7

Is it true that brahma assigns certain number of breaths to each creature based on karma? Why it's breaths count and not time?

4

1 Answer 1

3

The breathing as a material bodily process, is more explicitly understood as an implicit function of what is referred within the paradigm of Hinduism as the ten Prāṇas - [Five Primary + Five Secondary] and together with the Mind, they are the personified representation of the 11 Rudras. According to the Yoga tradition, this far-reaching system of vital energy functions through five sub-energies called the prāṇa-vayus ( means “wind, breath, or life force”). Each function has a distinct role, and each is integrated into the total system of human energy.

Is the number of breaths allotted to an individual in a lifetime predetermined ?

Short Answer: Yes


Let's discuss this in the light of some scriptural and other relevant references:

In his "The Science of Prāṇāyāma" - Control of Breath, Sri Swami Sivananda observes that:

He who practises prāṇāyāma will have good appetite, cheerfulness, handsome figure, good strength, courage, enthusiasm, a high standard of health, vigour and vitality and good concentration of mind. Prāṇāyāma is quite suitable for the Westerners also. A Yogi measures the span of his life not by the number of years but by the number of his breaths. You can take in a certain amount of energy or prāṇa from the atmospheric air along with each breath. Vital capacity is the capacity shown by the largest quantity of air a man can inhale after the deepest possible exhalation. A man takes fifteen breaths in a minute. The total number of breaths comes to 21,600 times per day.

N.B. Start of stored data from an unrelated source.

File: src/rtl/quo_bcd_pkg.sv
// Shared types and constants for the quotient-to-BCD converter.
// Nothing here depends on LEADING_ZERO_BLANK_EN; that macro is resolved in quo_bcd_conv.
package quo_bcd_pkg;

  typedef enum logic [1:0] {
    IDLE = 2'd0,
    OP   = 2'd1,
    DONE = 2'd2
  } state_t;

  localparam int DIGIT_W = 4;

  // 4'hF is the code the downstream 7-segment decoder shows as a dark digit.
  localparam logic [DIGIT_W-1:0] BLANK_CODE = 4'hF;

  localparam logic [DIGIT_W-1:0] ADJ_THRESH = 4'd5;
  localparam logic [DIGIT_W-1:0] ADJ_ADD    = 4'd3;

endpackage

File: src/rtl/bcd_adj3.sv
// Combinational add-3 correction for one BCD digit, applied before each double-dabble shift.
// Inputs never exceed 9, so the largest output is 12 and always fits in a single digit.
module bcd_adj3
  import quo_bcd_pkg::*;
(
  input  logic [DIGIT_W-1:0] in_i,
  output logic [DIGIT_W-1:0] out_o
);

  assign out_o = (in_i >= ADJ_THRESH) ? (in_i + ADJ_ADD) : in_i;

endmodule

File: src/rtl/quo_bcd_conv.sv
// Captures the divider quotient on start and converts it to packed BCD (shift-and-add-3).
// Define LEADING_ZERO_BLANK_EN to replace leading zero digits (above the units digit) with BLANK_CODE.
module quo_bcd_conv
  import quo_bcd_pkg::*;
#(
  parameter int DATA_W = 8,
  parameter int DIGITS = 3
) (
  input  logic                      clk_amisha,
  input  logic                      reset_amisha,
  input  logic                      start_amisha,
  input  logic [DATA_W-1:0]         bin_amisha,
  output logic                      ready_amisha,
  output logic                      done_tick_amisha,
  output logic [DIGIT_W*DIGITS-1:0] bcd_amisha
);

  localparam int BCD_W = DIGIT_W * DIGITS;
  localparam int CNT_W = $clog2(DATA_W + 1);

  state_t             state_q;
  logic [DATA_W-1:0]  binSr_q;
  logic [DATA_W-1:0]  binSr_d;
  logic [BCD_W-1:0]   bcdAcc_q;
  logic [BCD_W-1:0]   bcdAcc_d;
  logic [BCD_W-1:0]   bcdAdj;
  logic [BCD_W-1:0]   bcdOut_d;
  logic [CNT_W-1:0]   count_q;
  logic [BCD_W+DATA_W-1:0] shiftAll;

  for (genvar g = 0; g < DIGITS; g++) begin : g_adj
    bcd_adj3 u_adj (
      .in_i  (bcdAcc_q[g*DIGIT_W +: DIGIT_W]),
      .out_o (bcdAdj[g*DIGIT_W +: DIGIT_W])
    );
  end

  // Adjusted digits and remaining binary bits move left together; the binary MSB enters bcd bit 0.
  always_comb begin
    shiftAll = {bcdAdj, binSr_q} << 1;
    bcdAcc_d = shiftAll[BCD_W+DATA_W-1:DATA_W];
    binSr_d  = shiftAll[DATA_W-1:0];
  end

  // Output formatting applied only to the final value captured into bcd_amisha.
  always_comb begin
    bcdOut_d = bcdAcc_d;
`ifdef LEADING_ZERO_BLANK_EN
    begin
      logic leading;
      leading = 1'b1;
      for (int i = DIGITS - 1; i >= 1; i--) begin
        if (leading && (bcdAcc_d[i*DIGIT_W +: DIGIT_W] == '0)) begin
          bcdOut_d[i*DIGIT_W +: DIGIT_W] = BLANK_CODE;
        end else begin
          leading = 1'b0;
        end
      end
    end
`endif
  end

  // The last shift and DONE entry share one edge, so the result is captured straight from the shift path.
  always_ff @(posedge clk_amisha) begin
    if (reset_amisha) begin
      state_q          <= IDLE;
      binSr_q          <= '0;
      bcdAcc_q         <= '0;
      count_q          <= '0;
      bcd_amisha       <= '0;
      done_tick_amisha <= 1'b0;
      ready_amisha     <= 1'b1;
    end else begin
      done_tick_amisha <= 1'b0;
      case (state_q)
        IDLE: begin
          if (start_amisha) begin
            binSr_q      <= bin_amisha;
            bcdAcc_q     <= '0;
            count_q      <= CNT_W'(DATA_W);
            ready_amisha <= 1'b0;
            state_q      <= OP;
          end
        end
        OP: begin
          binSr_q  <= binSr_d;
          bcdAcc_q <= bcdAcc_d;
          count_q  <= count_q - 1'b1;
          if (count_q == CNT_W'(1)) begin
            bcd_amisha       <= bcdOut_d;
            done_tick_amisha <= 1'b1;
            state_q          <= DONE;
          end
        end
        DONE: begin
          ready_amisha <= 1'b1;
          state_q      <= IDLE;
        end
        default: begin
          ready_amisha <= 1'b1;
          state_q      <= IDLE;
        end
      endcase
    end
  end

endmodule

File: config.mk
export PLATFORM = sky130hd
export DESIGN_NAME = quo_bcd_conv
export DESIGN_NICKNAME = d
export VERILOG_FILES = /design/src/rtl/quo_bcd_pkg.sv /design/src/rtl/bcd_adj3.sv /design/src/rtl/quo_bcd_conv.sv
export SDC_FILE = /design/constraint.sdc
export NUM_CORES = 1
export LEC_CHECK = 0
export BUFFER_PORTS_ARGS = -buffer_cell sky130_fd_sc_hd__buf_2
export CAP_MARGIN = 0
export CELL_PAD_IN_SITES_DETAIL_PLACEMENT = 1
export CELL_PAD_IN_SITES_GLOBAL_PLACEMENT = 1
export CORE_UTILIZATION = 35
export DETAILED_ROUTE_END_ITERATION = 10
export PLACE_DENSITY_LB_ADDON = 0.1
export SKIP_CTS_REPAIR_TIMING = 1
export SYNTH_ARGS = -nofsm -noshare
export SYNTH_HDL_FRONTEND = slang
export SYNTH_SLANG_ARGS = --single-unit
export TNS_END_PERCENT = 100
File: constraint.sdc
create_clock -name clk_amisha -period 1.7 [get_ports clk_amisha]
set_input_delay 0.34 -clock clk_amisha [delete_from_list [all_inputs] [get_ports clk_amisha]]
set_output_delay 0.34 -clock clk_amisha [all_outputs]
set_load 0.1 [all_outputs]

In the Pretakhaṇḍa of the Garuda Purana, it says:

O Tarkshya, thus, man is born in the mortal world as a result of his own actions. The five characteristics, viz. the span of life, action, wealth, learning and death are created in men even as they are in the womb. The life is born as they are in the womb. The life is born as a result of action; it is dissolved as a result of action. Happiness or misery, fear or welfare are the results of actions. The foetus lies in the womb with the feet up and the face downwards. The foetus lies in the womb with the feet up and the face downwards. The life takes its birth with its association brought about by its own actions.

Here, actions (Karma) have several connotations, and by that logic, breathing is also an action (even if it might be called as a pseudo-involuntary action sometimes, but still an action).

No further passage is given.